▶ [EXERCISE DATA]
- - -
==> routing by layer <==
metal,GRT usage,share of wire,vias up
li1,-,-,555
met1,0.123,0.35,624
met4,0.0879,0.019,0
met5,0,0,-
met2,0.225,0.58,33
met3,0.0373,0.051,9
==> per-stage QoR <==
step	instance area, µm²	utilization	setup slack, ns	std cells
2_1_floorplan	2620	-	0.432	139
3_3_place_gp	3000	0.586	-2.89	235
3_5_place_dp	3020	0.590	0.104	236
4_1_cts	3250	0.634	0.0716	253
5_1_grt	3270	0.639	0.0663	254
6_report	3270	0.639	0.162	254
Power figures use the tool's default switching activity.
- - -
▶ [TASK BRIEF]
The output should restate the data exactly, with no line missing.

▶ [SOLUTION TO THIS PROBLEM]
==> routing by layer <==
metal,GRT usage,share of wire,vias up
li1,-,-,555
met1,0.123,0.35,624
met4,0.0879,0.019,0
met5,0,0,-
met2,0.225,0.58,33
met3,0.0373,0.051,9
==> per-stage QoR <==
step	instance area, µm²	utilization	setup slack, ns	std cells
2_1_floorplan	2620	-	0.432	139
3_3_place_gp	3000	0.586	-2.89	235
3_5_place_dp	3020	0.590	0.104	236
4_1_cts	3250	0.634	0.0716	253
5_1_grt	3270	0.639	0.0663	254
6_report	3270	0.639	0.162	254
Power figures use the tool's default switching activity.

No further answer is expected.